InstructX: MLLM 지도를 통한 통합 시각 편집을 향하여

초록

최근 멀티모달 대형 언어 모델(MLLM)의 발전으로 강력한 시각 이해와 추론 능력이 입증되면서, 이를 확산 모델(diffusion model)의 편집 성능 향상에 활용하려는 관심이 높아지고 있습니다. 그러나 급속한 발전에도 불구하고, 대부분의 연구는 MLLM 설계 선택에 대한 심층적인 분석이 부족합니다. 또한, MLLM과 확산 모델의 통합은 비디오 편집과 같은 일부 어려운 작업에서 여전히 해결해야 할 과제로 남아 있습니다. 본 논문에서는 이미지 및 비디오 편집을 위한 통합 프레임워크인 InstructX를 제안합니다. 구체적으로, 다양한 작업에 걸쳐 지시 기반 편집을 위해 MLLM과 확산 모델을 통합하는 방법에 대한 포괄적인 연구를 수행합니다. 이를 바탕으로, 통합 모델링에서 이미지와 비디오 간의 협력과 차이를 분석합니다. (1) 이미지 데이터에 대한 학습이 명시적인 감독 없이도 비디오 편집 능력을 자연스럽게 발현시킬 수 있음을 보여주어, 부족한 비디오 학습 데이터로 인한 제약을 완화합니다. (2) 모달리티별 MLLM 특징을 통합함으로써, 우리의 접근 방식은 단일 모델 내에서 이미지와 비디오 편집 작업을 효과적으로 통일합니다. 광범위한 실험을 통해 우리의 방법이 다양한 이미지 및 비디오 편집 작업을 처리할 수 있으며 최첨단 성능을 달성함을 입증합니다.

English

With recent advances in Multimodal Large Language Models (MLLMs) showing strong visual understanding and reasoning, interest is growing in using them to improve the editing performance of diffusion models. Despite rapid progress, most studies lack an in-depth analysis of MLLM design choices. Moreover, the integration of MLLMs and diffusion models remains an open challenge in some difficult tasks, such as video editing. In this paper, we present InstructX, a unified framework for image and video editing. Specifically, we conduct a comprehensive study on integrating MLLMs and diffusion models for instruction-driven editing across diverse tasks.

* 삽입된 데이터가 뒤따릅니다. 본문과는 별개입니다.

===== flow/config.mk =====
export PLATFORM = sky130hd
export DESIGN_NAME = FLP_mul
export DESIGN_NICKNAME = FLP_mul
export VERILOG_FILES = /design/flow/design.v
export SDC_FILE = /design/flow/constraint.sdc
export NUM_CORES = 4
export LEC_CHECK = 1
export CORE_UTILIZATION = 50

===== flow/constraint.sdc =====
current_design FLP_mul

set clk_period 23.9
set clk_io_pct 0.2

create_clock -name clk0 -period $clk_period

set non_clock_inputs [all_inputs -no_clocks]
set_input_delay [expr $clk_period * $clk_io_pct] -clock clk0 $non_clock_inputs
set_output_delay [expr $clk_period * $clk_io_pct] -clock clk0 [all_outputs]

===== flow/design.v =====
module mul_unpack(
    input [31:0] A,
    input [31:0] B,
    output sign_A,          
    output sign_B,
    output [7:0] exp_A,     
    output [7:0] exp_B,
    output [23:0] mant_A,   
    output [23:0] mant_B
);
    assign sign_A = A[31];
    assign sign_B = B[31];
    assign exp_A = A[30:23];
    assign exp_B = B[30:23];
    assign mant_A = {1'b1, A[22:0]};
    assign mant_B = {1'b1, B[22:0]};
endmodule
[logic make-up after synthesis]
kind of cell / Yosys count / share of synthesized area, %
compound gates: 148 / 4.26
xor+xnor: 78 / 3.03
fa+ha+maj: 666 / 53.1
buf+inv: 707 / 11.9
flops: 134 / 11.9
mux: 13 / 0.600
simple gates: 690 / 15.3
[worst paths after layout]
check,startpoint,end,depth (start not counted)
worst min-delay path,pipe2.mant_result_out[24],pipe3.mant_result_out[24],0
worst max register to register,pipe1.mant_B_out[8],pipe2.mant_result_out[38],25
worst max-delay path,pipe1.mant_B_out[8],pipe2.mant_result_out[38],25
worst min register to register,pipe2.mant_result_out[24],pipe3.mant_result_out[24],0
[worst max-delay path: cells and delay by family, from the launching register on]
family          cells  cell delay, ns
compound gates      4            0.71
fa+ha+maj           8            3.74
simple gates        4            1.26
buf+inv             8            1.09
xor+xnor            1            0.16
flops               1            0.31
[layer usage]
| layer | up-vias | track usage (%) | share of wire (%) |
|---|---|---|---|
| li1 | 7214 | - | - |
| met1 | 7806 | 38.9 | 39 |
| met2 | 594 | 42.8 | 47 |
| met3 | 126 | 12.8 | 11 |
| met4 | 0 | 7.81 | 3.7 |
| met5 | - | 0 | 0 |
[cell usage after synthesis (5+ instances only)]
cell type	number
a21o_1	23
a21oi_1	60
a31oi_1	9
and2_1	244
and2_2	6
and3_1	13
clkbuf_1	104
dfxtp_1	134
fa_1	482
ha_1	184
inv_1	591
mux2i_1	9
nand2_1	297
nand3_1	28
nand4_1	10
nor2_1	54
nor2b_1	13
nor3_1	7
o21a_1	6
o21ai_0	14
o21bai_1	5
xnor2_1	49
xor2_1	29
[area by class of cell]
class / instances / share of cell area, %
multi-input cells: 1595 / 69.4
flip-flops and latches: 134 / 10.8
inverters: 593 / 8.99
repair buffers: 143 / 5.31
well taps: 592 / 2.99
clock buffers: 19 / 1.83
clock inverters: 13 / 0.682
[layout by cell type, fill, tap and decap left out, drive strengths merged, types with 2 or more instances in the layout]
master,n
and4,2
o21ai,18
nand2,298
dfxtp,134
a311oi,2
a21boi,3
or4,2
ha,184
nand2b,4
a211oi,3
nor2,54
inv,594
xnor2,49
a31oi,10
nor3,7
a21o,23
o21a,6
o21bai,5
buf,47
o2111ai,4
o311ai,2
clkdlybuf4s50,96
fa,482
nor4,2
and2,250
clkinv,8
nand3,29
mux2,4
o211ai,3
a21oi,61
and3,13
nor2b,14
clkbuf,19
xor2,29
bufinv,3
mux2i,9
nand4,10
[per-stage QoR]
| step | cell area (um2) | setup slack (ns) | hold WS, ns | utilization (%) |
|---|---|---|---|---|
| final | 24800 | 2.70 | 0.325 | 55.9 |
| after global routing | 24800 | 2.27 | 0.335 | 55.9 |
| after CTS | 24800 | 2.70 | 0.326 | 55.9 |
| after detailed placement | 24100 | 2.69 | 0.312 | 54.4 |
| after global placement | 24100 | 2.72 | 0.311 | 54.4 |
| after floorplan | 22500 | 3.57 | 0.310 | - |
===== ./run.sh =====
#!/bin/bash
# OpenROAD 26Q1-2900-gdf79404cd8, Yosys 0.63+post, stock flow scripts
make -C /OpenROAD-flow-scripts/flow DESIGN_CONFIG=/design/flow/config.mk WORK_HOME=/design/flow/orfs finish

===== ./design.v =====
`timescale 1ns / 1ps
module four_by_two_mux(
    input [3:0] data,
    input [1:0] select,
    output reg out
    );
	 always @(data or select)
	 begin
      case (select)
         2'b00 : out <= data[0];
         2'b01 : out <= data[1];
         2'b10 : out <= data[2];
         2'b11 : out <= data[3];
      endcase
	 end
endmodule
`timescale 1ns / 1ps
module sixteen_by_four_mux(
    input [15:0] data,
    input [3:0] select,
    output out
    );
	 wire [3:0] W;
	four_by_two_mux mux0(.data(data[3:0]), .select(select[1:0]), .out(W[0]));
	four_by_two_mux mux1(.data(data[7:4]), .select(select[1:0]), .out(W[1]));
	four_by_two_mux mux2(.data(data[11:8]), .select(select[1:0]), .out(W[2]));
	four_by_two_mux mux3(.data(data[15:12]), .select(select[1:0]), .out(W[3]));
	four_by_two_mux mux4(.data(W[3:0]), .select(select[3:2]), .out(out));
endmodule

Building on this study, we analyze the cooperation and distinction between images and videos in unified modeling. (1) We show that training on image data can lead to emergent video editing capabilities without explicit supervision, thereby alleviating the constraints imposed by scarce video training data. (2) By incorporating modality-specific MLLM features, our approach effectively unifies image and video editing tasks within a single model. Extensive experiments demonstrate that our method can handle a broad range of image and video editing tasks and achieves state-of-the-art performance.